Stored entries

## src/npucs_pkg.sv

```systemverilog
// Shared types, command codes and sizing constants for the NPU command sequencer.
// Used by the front decoder, the command queue, the execute unit and the top level.
// No dependencies.
package npucs_pkg;

	localparam int NUM_REGS      = 32;
	localparam int REG_BASE      = 2;
	localparam int PROGRAM_DEPTH = 1024;
	localparam int VALUE_WIDTH   = 16;
	localparam int PC_WIDTH      = 11;
	localparam int REG_IDX_WIDTH = 5;
	localparam int RAW_IDX_WIDTH = 6;
	localparam int QUEUE_DEPTH   = 2;
	localparam int QPTR_WIDTH    = $clog2(QUEUE_DEPTH);
	localparam int QCNT_WIDTH    = $clog2(QUEUE_DEPTH + 1);

	localparam logic [3:0] CMD_NOP       = 4'd0;
	localparam logic [3:0] CMD_SYNC      = 4'd1;
	localparam logic [3:0] CMD_INTR      = 4'd2;
	localparam logic [3:0] CMD_CONV      = 4'd3;
	localparam logic [3:0] CMD_LOOPCOUNT = 4'd4;
	localparam logic [3:0] CMD_LOOP      = 4'd5;
	localparam logic [3:0] CMD_REGWRITE  = 4'd6;
	localparam logic [3:0] CMD_REGINC    = 4'd7;
	localparam logic [3:0] CMD_RESTART   = 4'd8;

	typedef enum logic [3:0] {
		OP_NOP,
		OP_SYNC,
		OP_INTR,
		OP_CONV,
		OP_LOAD_COUNT,
		OP_LOOP,
		OP_REG_WRITE,
		OP_REG_INC,
		OP_RESTART,
		OP_REG_BAD
	} op_t;

	typedef struct packed {
		logic [3:0]  command;
		logic [5:0]  reg_index;
		logic [15:0] reg_value;
		logic [15:0] loop_total;
		logic [10:0] jump_offset;
		logic [7:0]  intr_code;
	} cmd_item_t;

	typedef struct packed {
		logic [10:0] next_pc;
		logic        write_valid;
		logic [4:0]  write_index;
		logic [15:0] write_data;
		logic        conv_start;
		logic        intr_valid;
		logic [7:0]  intr_latched;
		logic        halted;
		logic        program_done;
		logic        fault;
	} result_item_t;

	// Decoded command as it sits in the queue. The argument is the register
	// value for register commands and the loop total for a loop count load.
	typedef struct packed {
		op_t                      op;
		logic [REG_IDX_WIDTH-1:0] reg_num;
		logic [VALUE_WIDTH-1:0]   arg;
		logic [PC_WIDTH-1:0]      offset;
		logic [7:0]               code;
	} op_item_t;

	typedef struct packed {
		logic full;
		logic empty;
	} queue_status_t;

endpackage

```

## src/npu_command_sequencer.sv

```systemverilog
// Top level of the NPU command sequencer.
// Instantiates npucs_front, npucs_queue and npucs_exec; depends on npucs_pkg.
//
// Usage: the fetch side presents one command per transaction on in_valid/in_data
// and holds it while in_stall is high. Each command yields exactly one result
// transaction on out_valid/out_data, in order: next program counter, shadow
// register write, conv start, interrupt latch, halt, program done and fault.
// program_length is loaded through cfg_we/cfg_wdata; the user must load it only while no
// command is in flight, as the block does not enforce it. The front end decodes a command
// combinationally into a two-entry queue at the accepting edge, and the execute unit then
// retires it into the output register. Throughput is one command per cycle while the
// receiver does not stall, as pc, loop counter and shadow register update together.
// When the receiver stalls the result holds in the output register, the queue
// fills, and in_stall rises once both queue entries are occupied.
// Reset clears pc, loop counter, all shadow registers, the interrupt latch,
// program_length and the queue; no clearing pass is needed afterward.
module npu_command_sequencer (
	input  logic                           clk,
	input  logic                           arst_n,
	input  logic                           cfg_we,
	input  logic [npucs_pkg::PC_WIDTH-1:0] cfg_wdata,
	input  logic                           in_valid,
	output logic                           in_stall,
	input  npucs_pkg::cmd_item_t           in_data,
	output logic                           out_valid,
	input  logic                           out_stall,
	output npucs_pkg::result_item_t        out_data
);

	npucs_pkg::op_item_t      dec_item;
	npucs_pkg::op_item_t      q_item;
	npucs_pkg::queue_status_t q_status;
	logic                     q_push;
	logic                     q_pop;

	assign in_stall = q_status.full;
	assign q_push   = in_valid && !q_status.full;

	npucs_front u_front (
		.in_data (in_data),
		.op_item (dec_item)
	);

	npucs_queue u_queue (
		.clk       (clk),
		.arst_n    (arst_n),
		.push      (q_push),
		.push_data (dec_item),
		.pop       (q_pop),
		.pop_data  (q_item),
		.status    (q_status)
	);

	npucs_exec u_exec (
		.clk       (clk),
		.arst_n    (arst_n),
		.cfg_we    (cfg_we),
		.cfg_wdata (cfg_wdata),
		.op_item   (q_item),
		.q_status  (q_status),
		.pop       (q_pop),
		.out_valid (out_valid),
		.out_stall (out_stall),
		.out_data  (out_data)
	);

	// The execute unit must never retire from an empty queue.
	a_pop_nonempty: assert property (@(posedge clk) disable iff (!arst_n)
		q_pop |-> !q_status.empty)
		else $error("execute unit popped an empty queue");

	// With nothing queued, a delivered result leaves the output register empty.
	a_drain: assert property (@(posedge clk) disable iff (!arst_n)
		(out_valid && !out_stall && q_status.empty) |=> !out_valid)
		else $error("result appeared without a queued command");

	// The program counter saturates at the program depth.
	a_pc_range: assert property (@(posedge clk) disable iff (!arst_n)
		out_valid |-> (out_data.next_pc <= npucs_pkg::PC_WIDTH'(npucs_pkg::PROGRAM_DEPTH)))
		else $error("next_pc beyond program depth");

	// A faulting command never writes a shadow register.
	a_fault_no_write: assert property (@(posedge clk) disable iff (!arst_n)
		(q_pop && q_item.op == npucs_pkg::OP_REG_BAD) |=> (out_data.fault && !out_data.write_valid))
		else $error("bad register index produced a write");

endmodule

```

## src/npucs_front.sv

```systemverilog
// Front end of the NPU command sequencer: takes commands and classifies them.
// Checks the register index and packs a decoded op for the command queue.
// Depends on npucs_pkg.
module npucs_front (
	input  npucs_pkg::cmd_item_t     in_data,
	output npucs_pkg::op_item_t      op_item
);

	logic [npucs_pkg::RAW_IDX_WIDTH-1:0] raw_off;
	logic                                idx_ok;

	assign raw_off = in_data.reg_index - npucs_pkg::RAW_IDX_WIDTH'(npucs_pkg::REG_BASE);
	assign idx_ok  = (in_data.reg_index >= npucs_pkg::RAW_IDX_WIDTH'(npucs_pkg::REG_BASE)) &&
	                 (raw_off < npucs_pkg::RAW_IDX_WIDTH'(npucs_pkg::NUM_REGS));

	always_comb begin
		op_item.reg_num = raw_off[npucs_pkg::REG_IDX_WIDTH-1:0];
		op_item.offset  = in_data.jump_offset;
		op_item.code    = in_data.intr_code;
		op_item.arg     = in_data.loop_total;
		case (in_data.command)
			npucs_pkg::CMD_SYNC:      op_item.op = npucs_pkg::OP_SYNC;
			npucs_pkg::CMD_INTR:      op_item.op = npucs_pkg::OP_INTR;
			npucs_pkg::CMD_CONV:      op_item.op = npucs_pkg::OP_CONV;
			npucs_pkg::CMD_LOOPCOUNT: op_item.op = npucs_pkg::OP_LOAD_COUNT;
			npucs_pkg::CMD_LOOP:      op_item.op = npucs_pkg::OP_LOOP;
			npucs_pkg::CMD_REGWRITE: begin
				op_item.arg = in_data.reg_value;
				op_item.op  = idx_ok ? npucs_pkg::OP_REG_WRITE : npucs_pkg::OP_REG_BAD;
			end
			npucs_pkg::CMD_REGINC: begin
				op_item.arg = in_data.reg_value;
				op_item.op  = idx_ok ? npucs_pkg::OP_REG_INC : npucs_pkg::OP_REG_BAD;
			end
			npucs_pkg::CMD_RESTART:   op_item.op = npucs_pkg::OP_RESTART;
			default:                  op_item.op = npucs_pkg::OP_NOP;
		endcase
	end

endmodule

```

## src/npucs_queue.sv

```systemverilog
// Short queue of decoded commands between the front end and the execute unit.
// Registered full and empty flags so neither side sees the other combinationally.
// Depends on npucs_pkg.
module npucs_queue (
	input  logic                      clk,
	input  logic                      arst_n,
	input  logic                      push,
	input  npucs_pkg::op_item_t       push_data,
	input  logic                      pop,
	output npucs_pkg::op_item_t       pop_data,
	output npucs_pkg::queue_status_t  status
);

	npucs_pkg::op_item_t                 entry_q [npucs_pkg::QUEUE_DEPTH];
	logic [npucs_pkg::QPTR_WIDTH-1:0]    wr_ptr_q;
	logic [npucs_pkg::QPTR_WIDTH-1:0]    rd_ptr_q;
	logic [npucs_pkg::QCNT_WIDTH-1:0]    count_q;

	always_ff @(posedge clk or negedge arst_n) begin
		if (!arst_n) begin
			wr_ptr_q <= '0;
			rd_ptr_q <= '0;
			count_q  <= '0;
		end else begin
			if (push) begin
				wr_ptr_q <= wr_ptr_q + 1'b1;
			end
			if (pop) begin
				rd_ptr_q <= rd_ptr_q + 1'b1;
			end
			if (push && !pop) begin
				count_q <= count_q + 1'b1;
			end else if (pop && !push) begin
				count_q <= count_q - 1'b1;
			end
		end
	end

	always_ff @(posedge clk) begin
		if (push) begin
			entry_q[wr_ptr_q] <= push_data;
		end
	end

	assign pop_data     = entry_q[rd_ptr_q];
	assign status.full  = (count_q == npucs_pkg::QCNT_WIDTH'(npucs_pkg::QUEUE_DEPTH));
	assign status.empty = (count_q == '0);

endmodule

```

## src/npucs_exec.sv

```systemverilog
// Execute unit of the NPU command sequencer: program counter, loop counter,
// shadow register file, interrupt latch and the registered result stage.
// Depends on npucs_pkg.
module npucs_exec (
	input  logic                           clk,
	input  logic                           arst_n,
	input  logic                           cfg_we,
	input  logic [npucs_pkg::PC_WIDTH-1:0] cfg_wdata,
	input  npucs_pkg::op_item_t            op_item,
	input  npucs_pkg::queue_status_t       q_status,
	output logic                           pop,
	output logic                           out_valid,
	input  logic                           out_stall,
	output npucs_pkg::result_item_t        out_data
);

	localparam logic [npucs_pkg::PC_WIDTH-1:0] PcMax =
		npucs_pkg::PC_WIDTH'(npucs_pkg::PROGRAM_DEPTH);

	logic [npucs_pkg::PC_WIDTH-1:0]    pc_q;
	logic [npucs_pkg::PC_WIDTH-1:0]    plen_q;
	logic [npucs_pkg::VALUE_WIDTH-1:0] loop_q;
	logic [7:0]                        intr_q;
	logic [npucs_pkg::VALUE_WIDTH-1:0] shadow_q [npucs_pkg::NUM_REGS];
	logic                              out_valid_q;
	npucs_pkg::result_item_t           out_q;

	logic [npucs_pkg::PC_WIDTH-1:0]    pc_inc;
	logic signed [npucs_pkg::PC_WIDTH+1:0] target;
	logic [npucs_pkg::VALUE_WIDTH-1:0] reg_sum;
	logic [npucs_pkg::PC_WIDTH-1:0]    next_pc;
	logic [npucs_pkg::VALUE_WIDTH-1:0] next_loop;
	logic [7:0]                        next_intr;
	logic                              reg_we;
	npucs_pkg::result_item_t           res;

	assign pop    = !q_status.empty && (!out_valid_q || !out_stall);
	assign pc_inc = (pc_q == PcMax) ? pc_q : pc_q + 1'b1;
	assign target = $signed({2'b00, pc_q}) - $signed({2'b00, op_item.offset}) +
	                (npucs_pkg::PC_WIDTH+2)'(1);
	assign reg_sum = shadow_q[op_item.reg_num] + op_item.arg;

	always_comb begin
		next_pc   = pc_inc;
		next_loop = loop_q;
		next_intr = intr_q;
		reg_we    = 1'b0;
		res       = '0;
		case (op_item.op)
			npucs_pkg::OP_SYNC: res.halted = 1'b1;
			npucs_pkg::OP_INTR: begin
				next_intr      = op_item.code;
				res.intr_valid = 1'b1;
			end
			npucs_pkg::OP_CONV: res.conv_start = 1'b1;
			npucs_pkg::OP_LOAD_COUNT: next_loop = op_item.arg;
			npucs_pkg::OP_LOOP: begin
				if (loop_q != '0) begin
					next_loop = loop_q - 1'b1;
					if (target < 0) begin
						res.fault = 1'b1;
						next_pc   = '0;
					end else if (target > $signed({2'b00, PcMax})) begin
						next_pc = PcMax;
					end else begin
						next_pc = target[npucs_pkg::PC_WIDTH-1:0];
					end
				end
			end
			npucs_pkg::OP_REG_WRITE: begin
				reg_we          = 1'b1;
				res.write_valid = 1'b1;
				res.write_index = op_item.reg_num;
				res.write_data  = op_item.arg;
			end
			npucs_pkg::OP_REG_INC: begin
				reg_we          = 1'b1;
				res.write_valid = 1'b1;
				res.write_index = op_item.reg_num;
				res.write_data  = reg_sum;
			end
			npucs_pkg::OP_REG_BAD: res.fault = 1'b1;
			npucs_pkg::OP_RESTART: next_pc = '0;
			default: ;
		endcase
		res.next_pc      = next_pc;
		res.intr_latched = next_intr;
		res.program_done = (next_pc >= plen_q);
	end

	always_ff @(posedge clk or negedge arst_n) begin
		if (!arst_n) begin
			pc_q        <= '0;
			plen_q      <= '0;
			loop_q      <= '0;
			intr_q      <= '0;
			out_valid_q <= 1'b0;
			for (int i = 0; i < npucs_pkg::NUM_REGS; i++) begin
				shadow_q[i] <= '0;
			end
		end else begin
			if (cfg_we) begin
				plen_q <= cfg_wdata;
			end
			if (pop) begin
				pc_q   <= next_pc;
				loop_q <= next_loop;
				intr_q <= next_intr;
				if (reg_we) begin
					shadow_q[op_item.reg_num] <= res.write_data;
				end
			end
			if (pop) begin
				out_valid_q <= 1'b1;
			end else if (!out_stall) begin
				out_valid_q <= 1'b0;
			end
		end
	end

	always_ff @(posedge clk) begin
		if (pop) begin
			out_q <= res;
		end
	end

	assign out_valid = out_valid_q;
	assign out_data  = out_q;

endmodule

```

## config.mk

```make
export PLATFORM = sky130hd
export DESIGN_NAME = npu_command_sequencer
export DESIGN_NICKNAME = d
export VERILOG_FILES = /design/src/npucs_pkg.sv /design/src/npu_command_sequencer.sv /design/src/npucs_front.sv /design/src/npucs_queue.sv /design/src/npucs_exec.sv
export SDC_FILE = /design/constraint.sdc
export NUM_CORES = 1
export LEC_CHECK = 0
export BUFFER_PORTS_ARGS = -buffer_cell sky130_fd_sc_hd__clkbuf_2
export CAP_MARGIN = 20
export CORE_UTILIZATION = 40
export CTS_CLUSTER_DIAMETER = 80
export CTS_CLUSTER_SIZE = 40
export DETAILED_ROUTE_END_ITERATION = 10
export SLEW_MARGIN = 10
export SYNTH_ARGS = -nofsm -noshare
export SYNTH_HDL_FRONTEND = slang
export SYNTH_SLANG_ARGS = --single-unit
```

## constraint.sdc

```tcl
create_clock -name clk -period 6.1 [get_ports clk]
set_clock_uncertainty 0.15 [all_clocks]
set_input_delay 0.305 -clock clk [delete_from_list [all_inputs] [get_ports clk]]
set_output_delay 0.305 -clock clk [all_outputs]
set_load 0.005 [all_outputs]
```

==> impl_results.md, run 1 <==
- Reg area: 18100 µm²
- Count leader, synth: nand2_1
- Clock Path Buffers: 3
- Distinct cells, synth: 86
- Reg2Reg Depth: 18
- WL per Instance: approximately 21 µm
- Hold_sp: cfg_we
- Antenna Cells: 0
- Clock Sinks: 697
- Synth top area share: 44.1%
- Mux contribution to synthesized area: 12.3%
- Register area share after synthesis: 56.6%
- DR iter-0 viols: 1618
- Area leader, netlist: dfrtp_1
- Post-synthesis compound-gate area fraction: 13.0%
- Syn Nets: 3024
- YS warnings: 0
- Overflow after GRT: 0
- PD cells: 416 nW/µm²
- Syn Inst Count: 2901
- RePlAce Congestion: 0.877
- Drt total wl: 85900 µm
- Async SR Flop Fraction: 80.8%
- 1st-pass router iterations: 5
- R2R Path End: u_exec.shadow_q[175]
- Post-cts resize count: 0
- EDFF count, synth: 134
- Hold Crit Depth: 3
- Most instantiated cells after synthesis: nand2_1 (572), dfrtp_1 (563), o21ai_0 (480)
- Area contributors post-synth: dfrtp_1 (44%), edfxtp_1 (13%), mux4_2 (8.5%), o21ai_0 (7.5%), nand2_1 (6.7%)
- I/O pins: between 100 and 150
- P&R area growth vs syn: 13.7%
- Crit. End Element: flip-flop
- # rows: between 100 and 150
- Clk pin slew, worst setup/hold paths: 100 ps
- Cts bufs inserted: 34
- Max Cap Viol: 0
- Die area: ~81000 µm²
- Fillers: 7194
- Kind of critical path: flip-flop to flip-flop
- Main combinational cell family by area after synthesis: compound AO/OA/AOI/OAI gates
- Fin util: a little under half
- Pleak: about 16 nW
- Die Wd: 285 µm
- Synth Area in Adders: 1.85%
- R2R Setup Slk: roughly 380 ps
- Total GRT Usage: 21.4%
- Syn avg cell area: around 11 µm²
- Share of layout cells above drive strength 1: approximately 17%
- Critical Path RT: roughly 6500 ps
- RSZ-0062 raised after global routing: no
- Largest net degree at the start of global routing: 202
- Vias: approximately 23000
- Synth Area in XOR/XNOR: ~1.2%
- Initial Util: between 40% and 50%
- Setup TNS: 0 ps
- CP Max Fanout: 26
- Crit share post-route: 93.8%
- Outcome: finished clean
- Period minus WS final: approximately 5700 ps
- Routed Antenna Nets: 0
- Synth Flop Type: dfrtp_1
- CTS HTree Levels: 2
- R2R Path Start: u_queue.rd_ptr_q
- Core area: 79000 µm²
- DP Wirelength: 58400 µm
- First-pass GRT wire length: around 140000 µm
- Drt drc: 0
- Worst-margin pin slew: 1070 ps
- Synth Area in Simple Gates: 11.9%
- PortBufs: 124
- Die H: between 200 and 300 µm
- Worst Hold Class: input port to flip-flop
- Number of antenna violations at the first check in global routing: 0
- Worst Hold End: u_exec.plen_q[2]
- CTS tree: yes
- Synth Register Bits: 697
- Cell Area, Synth: 32000 µm²
- Vias per cell: 5.54
- Final #Nets: roughly 3200
- Fin. max-slew vios: 0
- Footprint of the multi-input gates: 12900 µm²
- Worst EP arrival: 6100 ps
- Worst setup SP type: flip-flop
- Vias in the first global route: between 20000 and 25000
- Count of final hold-check violations: 0
- Slew headroom: 28.4%
- VDD IR max: 0.228 mV
- Final setup vio count: 0
- Clock Latency Late Sink: around 620 ps
- Clock Root Buffer: clkbuf_16
- Fmax: 0.175 GHz
-- flip-flops by register name, indices dropped and copies added (netlist names) --
name	flops
u_exec.intr_q	8
u_queue.count_q	2
u_queue.entry_q	88
u_queue.wr_ptr_q	1
u_exec.pc_q	11
u_exec.loop_q	16
u_queue.rd_ptr_q	1
u_exec.out_valid	1
u_exec.out_data	46
u_exec.shadow_q	512
u_exec.plen_q	11
-- cells by family (layout without fill, tap and decap cells) --
logic type                 count (synthesis)  after routing
and+or+nand+nor                          889            889
AOI/OAI and AO/OA                        748            748
DFF                                      697            697
buffers and inverters                    247            437
muxes                                    230            230
adders and majority gates                 46             46
xor gates and xnor gates                  44             44
-- worst max-delay path by stage --
stage,startpoint,depth (start not counted),endpoint
finish,u_queue.rd_ptr_q,18,u_exec.shadow_q[175]
global route,u_queue.rd_ptr_q,23,u_exec.out_data[1]
CTS,u_queue.rd_ptr_q,22,u_exec.out_data[1]
detailed placement,u_queue.rd_ptr_q,22,u_exec.out_data[1]
global placement,u_queue.rd_ptr_q,22,u_exec.out_data[1]
floorplan,u_queue.rd_ptr_q,26,u_exec.out_data[1]
-- routing by layer --
| metal | wire length [µm] | track usage (%) | vias to the layer above |
|---|---|---|---|
| li1 | - | - | 10631 |
| met1 | 37200 | 28.6 | 11582 |
| met2 | 41700 | 35.6 | 598 |
| met3 | 4020 | 2.95 | 142 |
| met4 | 3000 | 7.72 | 0 |
| met5 | 0 | 0 | - |
-- what timing repair did --
item	in CTS	in global routing
hold endpoints to repair	193	0
hold buffers	78	0
setup buffers	0	0
-- through the flow --
| step | cells | area, µm² | hold WS [ps] | total power, mW | worst slack (ps) |
|---|---|---|---|---|---|
| 6_report | 4141 | 36400 | 30.4 | 15.1 | 378 |
| 5_1_grt | 4141 | 36400 | 50.8 | 16.0 | 10.9 |
| 4_1_cts | 4138 | 36300 | 4.42 | 15.2 | 415 |
| 3_5_place_dp | 3999 | 34200 | 288 | 12.2 | 448 |
| 3_3_place_gp | 3998 | 34200 | 281 | 12.0 | 440 |
| 2_1_floorplan | 2901 | 32000 | -141 | 9.93 | 158 |
-- critical path, stage by stage, from the launching register on --
cell and delay (ps):
dfrtp_2 570, mux2_8 480, buf_12 260, buf_4 210
mux4_2 500, o22ai_1 410, nor4_1 140, buf_4 160
ha_1 350, a21o_1 180, a21oi_1 150, o21ai_0 100
a21oi_1 150, o21ai_0 130, xnor2_1 250, nor3_2 80
nor3b_4 860, buf_4 300, mux2_2 160
-- cell type report --
class | count | share of cell area (%)
repair buffers | 319 | 6.88
multi-input cells | 1957 | 35.6
clock buffers | 37 | 2.49
clock inverters | 24 | 1.07
flip-flops and latches | 697 | 49.8
well taps | 1050 | 3.61
inverters | 57 | 0.588
-- where the power goes --
part / internal, mW / total (mW) / switching, mW / leakage [nW]
sequential: 5.54 / 5.94 / 0.401 / 9.06
combinational: 2.41 / 6.23 / 3.82 / 5.88
clock: 1.22 / 2.95 / 1.73 / 0.612
-- cell usage in the layout (no fill, tap or decap), types with 6 or more instances in the layout --
master and count:
o21ai_0 477, and3_1 12, o22ai_1 68, buf_12 15
nand4_1 7, a21oi_1 101, o31ai_1 9, o21ai_1 14
nor2_1 152, ha_1 44, mux2_2 63, o211ai_1 6
buf_4 100, clkbuf_2 123, nor4_1 25, xor2_1 19
nor2b_1 7, mux4_2 121, nand3_1 30, clkbuf_16 36
edfxtp_1 134, mux2i_1 38, o21a_1 7, inv_1 55
nor3_1 27, dfrtp_1 562, or3_1 7, dlygate4sd3_1 78
a21o_1 7, nand2b_1 15, xnor2_1 25, a32oi_1 6
nand2_1 572
(Power assumes the default switching activity.)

◆ TASK DESCRIPTION ◆
Going through the data above, count each line that contains "into" and give only that figure.

◆ SOLUTION TO THE EXERCISE ◆
2